Task requirements:
Give back exactly the lines of the entries below from the line with "met4,1.1,0,1.97" to the line with "clock buffer,6,72.6", inclusive, and only those.

+ + + + +

===== ./config.mk =====
export PLATFORM = sky130hd
export DESIGN_NAME = audio_control_fsm
export DESIGN_NICKNAME = audio_control_fsm
export VERILOG_FILES = /design/flow/design.v
export SDC_FILE = /design/flow/constraint.sdc
export NUM_CORES = 4
export LEC_CHECK = 1
export CORE_UTILIZATION = 50

===== ./constraint.sdc =====
current_design audio_control_fsm

set clk_period 8.7
set clk_io_pct 0.2

create_clock -name clk0 -period $clk_period [get_ports {clk_50}]

set non_clock_inputs [all_inputs -no_clocks]
set_input_delay [expr $clk_period * $clk_io_pct] -clock clk0 $non_clock_inputs
set_output_delay [expr $clk_period * $clk_io_pct] -clock clk0 [all_outputs]

===== ./run.sh =====
#!/bin/bash
# OpenROAD 26Q1-2900-gdf79404cd8, Yosys 0.63+post, stock flow scripts
make -C /OpenROAD-flow-scripts/flow DESIGN_CONFIG=/design/flow/config.mk WORK_HOME=/design/flow/orfs finish

===== ./design.v =====
`default_nettype none
module 
picoblaze_template
#(
parameter clk_freq_in_hz = 25000000
) (
				output reg[7:0] phoneme_out,
            inout [7:0] lcd_d,
            output reg lcd_rs,
            output lcd_rw,
            output reg new_phoneme,
				input clk,
				input [7:0] input_data,
				input [1:0] next_phoneme
			     );
wire[9:0]  address;
wire[17:0]  instruction;
wire[7:0]  port_id;
wire[7:0]  out_port;
reg[7:0]  in_port;
wire  write_strobe;
wire  read_strobe;
reg  interrupt;
wire  interrupt_ack;
wire  kcpsm3_reset;
reg[26:0] int_count;
reg event_1hz;
reg        lcd_rw_control;
reg[7:0]   lcd_output_data;
pacoblaze3 led_8seg_kcpsm
(
                  .address(address),
               .instruction(instruction),
                   .port_id(port_id),
              .write_strobe(write_strobe),
                  .out_port(out_port),
               .read_strobe(read_strobe),
                   .in_port(in_port),
                 .interrupt(interrupt),
             .interrupt_ack(interrupt_ack),
                     .reset(kcpsm3_reset),
                       .clk(clk));
 wire [19:0] raw_instruction;
	pacoblaze_instruction_memory 
	pacoblaze_instruction_memory_inst(
     	.addr(address),
	    .outdata(raw_instruction)
	);
	always @ (posedge clk)
	begin
	      instruction <= raw_instruction[17:0];
	end
    assign kcpsm3_reset = 0;                       
  always @ (posedge clk)
  begin
      if (int_count==(clk_freq_in_hz-1))  
		begin
         int_count <= 0;
         event_1hz <= 1;
      end else
		begin
         int_count <= int_count + 1;
         event_1hz <= 0;
      end
 end
 always @ (posedge clk or posedge interrupt_ack)   
 begin
      if (interrupt_ack)  
            interrupt <= 0;
      else
		begin 
		      if (event_1hz)    
      		      interrupt <= 1;
          		else
		            interrupt <= interrupt;
      end
 end
 always @ (posedge clk)
 begin
    case (port_id[7:0])
        8'h0:    in_port <= {6'b000000,next_phoneme};
        default: in_port <= 8'bxxxxxxxx;
    endcase
end
  always @ (posedge clk)
  begin
        if (write_strobe & port_id[7])   
          phoneme_out <= out_port;
        if (write_strobe & port_id[5])   
          new_phoneme <= out_port[0];
  end
endmodule
`default_nettype none
module audio_control_fsm(rst_adr, forward_f, back_f, pause, clk_50, clk_song, done_read, start_read, read_f, enable_data, flash_adr, data_pos, start_address, end_address, last_addr);
	parameter MAX_ADR = 23'h7FFFF;
	input rst_adr, forward_f, back_f, pause, clk_50, clk_song, done_read;
	input [23:0] start_address, end_address;
	output start_read, read_f, enable_data;
	output reg [23:0] flash_adr;
	output [1:0] data_pos;
	output [1:0] last_addr;
	reg [23:0] stop_adr;
	reg  terminal_addr = 1'b0;  
	reg  phoneme_rec = 1'b0;
	reg [5:0] state = 6'b0;
	assign last_addr = {phoneme_rec, terminal_addr};
	parameter terminal =       6'b1111_00;
	parameter idle = 			   6'b0000_00;
	parameter get_adr = 			6'b1000_00;
	parameter read_mem = 		6'b0001_00;
	parameter wait_read = 		6'b0010_01;
	parameter wait_data1 = 		6'b0011_00;
	parameter give_data1 = 		6'b0100_10;
	parameter wait_clk_rst1 = 	6'b0101_10;
	parameter wait_data2 = 		6'b0110_00;
	parameter give_data2 = 		6'b0111_10;
	parameter wait_clk_rst2 = 	6'b1000_10;
	parameter wait_data3 = 		6'b1001_00;
	parameter give_data3 = 		6'b1010_10;
	parameter wait_clk_rst3 = 	6'b1011_10;
	parameter wait_data4 = 		6'b1100_00;
	parameter give_data4 = 		6'b1101_10;
	parameter wait_clk_rst4 = 	6'b1110_10;
   	wire new_phoneme = rst_adr;
	assign start_read = state[0];
	assign read_f = state[0];
	assign enable_data = state[1];
	always @(posedge clk_50) begin
		case (state)
		terminal: begin	
				state <= get_adr;
		                terminal_addr <= 1'b0 ;
				flash_adr <= start_address >> 2; 	 
				stop_adr <= end_address >> 2;
			end
      		idle: begin     
				if(new_phoneme) begin  			  
				state <= terminal;
				phoneme_rec <= 1'b1;		 
				end			 		 
			end				
		get_adr: begin	
				if(!pause) begin				 
					if((flash_adr >= stop_adr))begin
						state <= idle; 		 
						terminal_addr <= 1'b1;
						end
					else begin
						flash_adr <= (flash_adr + 24'b1);
						state <= read_mem;
						end
					end
				else 
					state <= get_adr;
			end			
		read_mem: begin	
				state <= wait_read;				 
			end
		wait_read: begin	
					if(done_read)
					state <= wait_data1;
					else state <= wait_read;
			end
		wait_data1: begin 
				if(pause)	 
					state <= get_adr;
					else if(clk_song)
						state <= give_data1;
					phoneme_rec <= 1'b0; 
					terminal_addr <= 1'b0 ; 
			    end
		give_data1: begin 
				state <= wait_clk_rst1;
				data_pos <= 2'b00;
			    end
		wait_clk_rst1: if(~clk_song)
					state <= wait_data2;
		wait_data2: 	if(clk_song)
					state <= give_data2;
		give_data2: begin
				state <= wait_clk_rst2;
				data_pos <= 2'b01;
			    end
		wait_clk_rst2: if(~clk_song)
					state <= wait_data3;
		wait_data3: 	if(clk_song)
					state <= give_data3;
		give_data3: begin
				state <= wait_clk_rst3;
				data_pos <= 2'b10;
			    end
		wait_clk_rst3: 	if(~clk_song)
					state <= wait_data4;
		wait_data4: 	if(clk_song)
					state <= give_data4;
		give_data4: begin
				state <= wait_clk_rst4;
				data_pos <= 2'b11;
			    end
		wait_clk_rst4: 	if(~clk_song)
				 	state <= get_adr;	
		default: begin 
				state <= idle;	
		               	phoneme_rec <= 1'b0;
				terminal_addr <= 1'b0 ;
			end
		endcase
	end
endmodule

==> results.json <==
{
  "cts_buffers": 5,
  "clock.latency.late_pin_ns": 0.31,
  "crit_type": "in -> reg",
  "lay_top_cells": "79 x clkdlybuf4s50_1, 56 x edfxtp_1, 44 x nand2_1",
  "cp.required_ns": 8.64,
  "remaining_drc_errors": 0,
  "firstDrtPassIters": 4,
  "yosys.stat.seqShare_pct": 47.5,
  "globalplace.congestion": 0.880,
  "grt_start_max_net_pins": 45,
  "grt_overflow": 0,
  "grt_usage_pct": 21.7,
  "grt_pass1_vias": 2522,
  "cap_violations": 0,
  "ant_nets": 0,
  "synthCells": 351,
  "cp_slowest_cell": "a31oi_1",
  "finalHoldViolCount": 0,
  "ys_warn_count": 5,
  "post_cts_resized": 0,
  "placed_area_sq_mm": 0.00439,
  "clock_path_buffers": 2,
  "slew_viol_final": 0,
  "synthArstFlopShare_pct": 0,
  "cts_tree": "yes",
  "die_y_microns": 86.2,
  "finalCriticalPeriod_ns": 3.55,
  "drt_iter0_markers": 118,
  "min_path_type": "reg -> reg",
  "wl_per_cell_microns": 14.0,
  "drive_above_1_share_pct": 5.46,
  "final_area_sq_mm": 0.00450,
  "finalSetupViolations": 0,
  "chipArea_sq_mm": 0.00743,
  "fp-row-count": 30,
  "setup_tns_ns": 0,
  "fin_crit_sh_pct": 40.9,
  "setup.worst_path.start_class": "input port",
  "antenna_found_initial": 0,
  "end_kind": "flip-flop",
  "ys.flops": 56,
  "path_buffers": 1,
  "fmax_ghz": 0.281,
  "powerDensity_mw_per_mm2": 190,
  "io_buffers": 79,
  "hpwl_microns": 5220,
  "cts.clk_slew.worst_paths_ns": 0.10,
  "edf_count": 56,
  "yosys.stat.chipArea_sq_mm": 0.00354,
  "syn2layout_area_growth_pct": 26.9,
  "viasPerCell": 5.40,
  "routed-via-count": 2792,
  "clkSinkCount": 56,
  "worst_pin_slew_ns": 0.830,
  "ir_worst_vdd_mv": 0.164,
  "fp.coreArea_sq_mm": 0.00683,
  "ctsHtreeMaxLevel": 2,
  "wirelength_microns": 7250,
  "outcome": "complete, no violations",
  "p_leak_nw": 1.69,
  "ys_cells": 351,
  "netlist_area_sq_mm": 0.00354,
  "crit_path_max_fanout": 6,
  "ctsHoldBuffers": 0,
  "max-slew-margin-rel_pct": 44.4,
  "fin_worst_skew_ns": 0.00690,
  "crit_chain": "clkdlybuf4s50_1 > or3b_2 > a211o_1 > nand2_1 > a21o_1 > a31oi_1",
  "synth.avg_cell_area_sq_um": 10.1,
  "cpPeakStageDelay_ns": 0.62,
  "initCoreUtil_pct": 51.8,
  "io_pins": 86,
  "post_cts_buffers": 0,
  "cp_top_family": "AND-OR/OR-AND gates",
  "setup_slack_ns": 5.15,
  "rsz0062_at_grt": "no",
  "cp.arrival_ns": 3.50,
  "synth_cell_type_count": 57,
  "clockRootBuffer": "clkbuf_8",
  "fp.dieW_microns": 86.2,
  "warnings": 32,
  "grt_pass1_wl_microns": 12000,
  "layout_top_cell": "clkdlybuf4s50_1",
  "antenna_cells": 0,
  "post-place-ws_ns": 4.89,
  "dominantRegCellSynth": "edfxtp_1"
}
==> report_power, final <==
| part | switching (mW) | internal, mW | leakage [nW] |
|---|---|---|---|
| logic | 0.134 | 0.139 | 1.11 |
| clock network | 0.0838 | 0.0856 | 0.0552 |
| registers | 0.0686 | 0.344 | 0.522 |
==> final timing paths <==
kind | startpoint | end | slack [ns] | cells after the start
hold reg to reg | flash_adr[22] | flash_adr[22] | 0.70 | 2
setup / recovery | pause | state[2] | 5.15 | 6
setup reg to reg | state[1] | flash_adr[15] | 5.64 | 7
hold / removal | flash_adr[22] | flash_adr[22] | 0.70 | 2
==> routing by layer <==
layer,part of all wire [%],vias up,track usage (%)
met5,0,-,0
met4,1.1,0,1.97
li1,-,1405,-
met1,48,1302,37.4
met3,5.0,9,2.90
met2,46,76,33.1
==> worst min-delay path, cell delays in order, from the launching register on <==
cell,delay (ns)
edfxtp_1,0.43
xnor2_1,0.10
nor2_1,0.07
==> final cells by class <==
type,instances,area (sq um)
multi-input combinational,249,1660
inverter,26,110
sequential,56,1680
clock buffer,6,72.6
timing repair buffer,82,813
fill,548,2340
tap,96,120
clock inverter,2,35.0
==> synth_stat cells, drive strengths merged (3+ instances only) <==
library cell | instances | share of area, %
a211oi | 3 | 0.64
a21o | 3 | 0.64
a21oi | 12 | 1.7
a31oi | 4 | 0.71
and3 | 4 | 0.71
buf | 6 | 1.2
clkbuf | 14 | 1.5
edfxtp | 56 | 47
ha | 23 | 8.1
inv | 25 | 2.6
nand2 | 44 | 4.7
nand2b | 10 | 1.8
nand3 | 11 | 1.6
nand4 | 6 | 1.2
nor2 | 18 | 1.9
nor2b | 5 | 0.88
nor3 | 9 | 1.7
nor3b | 3 | 0.78
nor4 | 4 | 0.71
o21ai | 30 | 4.2
o22ai | 3 | 0.53
or3 | 4 | 0.71
or4 | 3 | 0.74
xnor2 | 14 | 3.5
xor2 | 10 | 2.5
==> kinds of logic after synthesis <==
kind of cell / after synthesis / share of synthesized area [%]
compound gates: 69 / 12.2
buf+inv: 46 / 5.83
xor+xnor: 24 / 5.93
simple gates: 131 / 19.8
mux: 2 / 0.600
flops: 56 / 47.5
fa+ha+maj: 23 / 8.12
==> through the flow <==
stage               std cells  hold slack (ns)  power, mW  utilization, %
finish                    517            0.703      0.855            65.8
global route              517            0.751      0.911            65.8
CTS                       517            0.699      0.858            65.8
detailed placement        509            0.671      0.687            64.2
global placement          509            0.674      0.684            64.2
floorplan                 351            0.593      0.604               -
==> sequential cells by signal, indices dropped and copies added (netlist names) <==
signal and count:
data_pos 2, flash_adr 24, phoneme_rec 1, state 6, stop_adr 22, terminal_addr 1
Power figures rest on the tool's default switching activity, not on a simulated workload.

+ + + + +

Answer box:
met4,1.1,0,1.97
li1,-,1405,-
met1,48,1302,37.4
met3,5.0,9,2.90
met2,46,76,33.1
==> worst min-delay path, cell delays in order, from the launching register on <==
cell,delay (ns)
edfxtp_1,0.43
xnor2_1,0.10
nor2_1,0.07
==> final cells by class <==
type,instances,area (sq um)
multi-input combinational,249,1660
inverter,26,110
sequential,56,1680
clock buffer,6,72.6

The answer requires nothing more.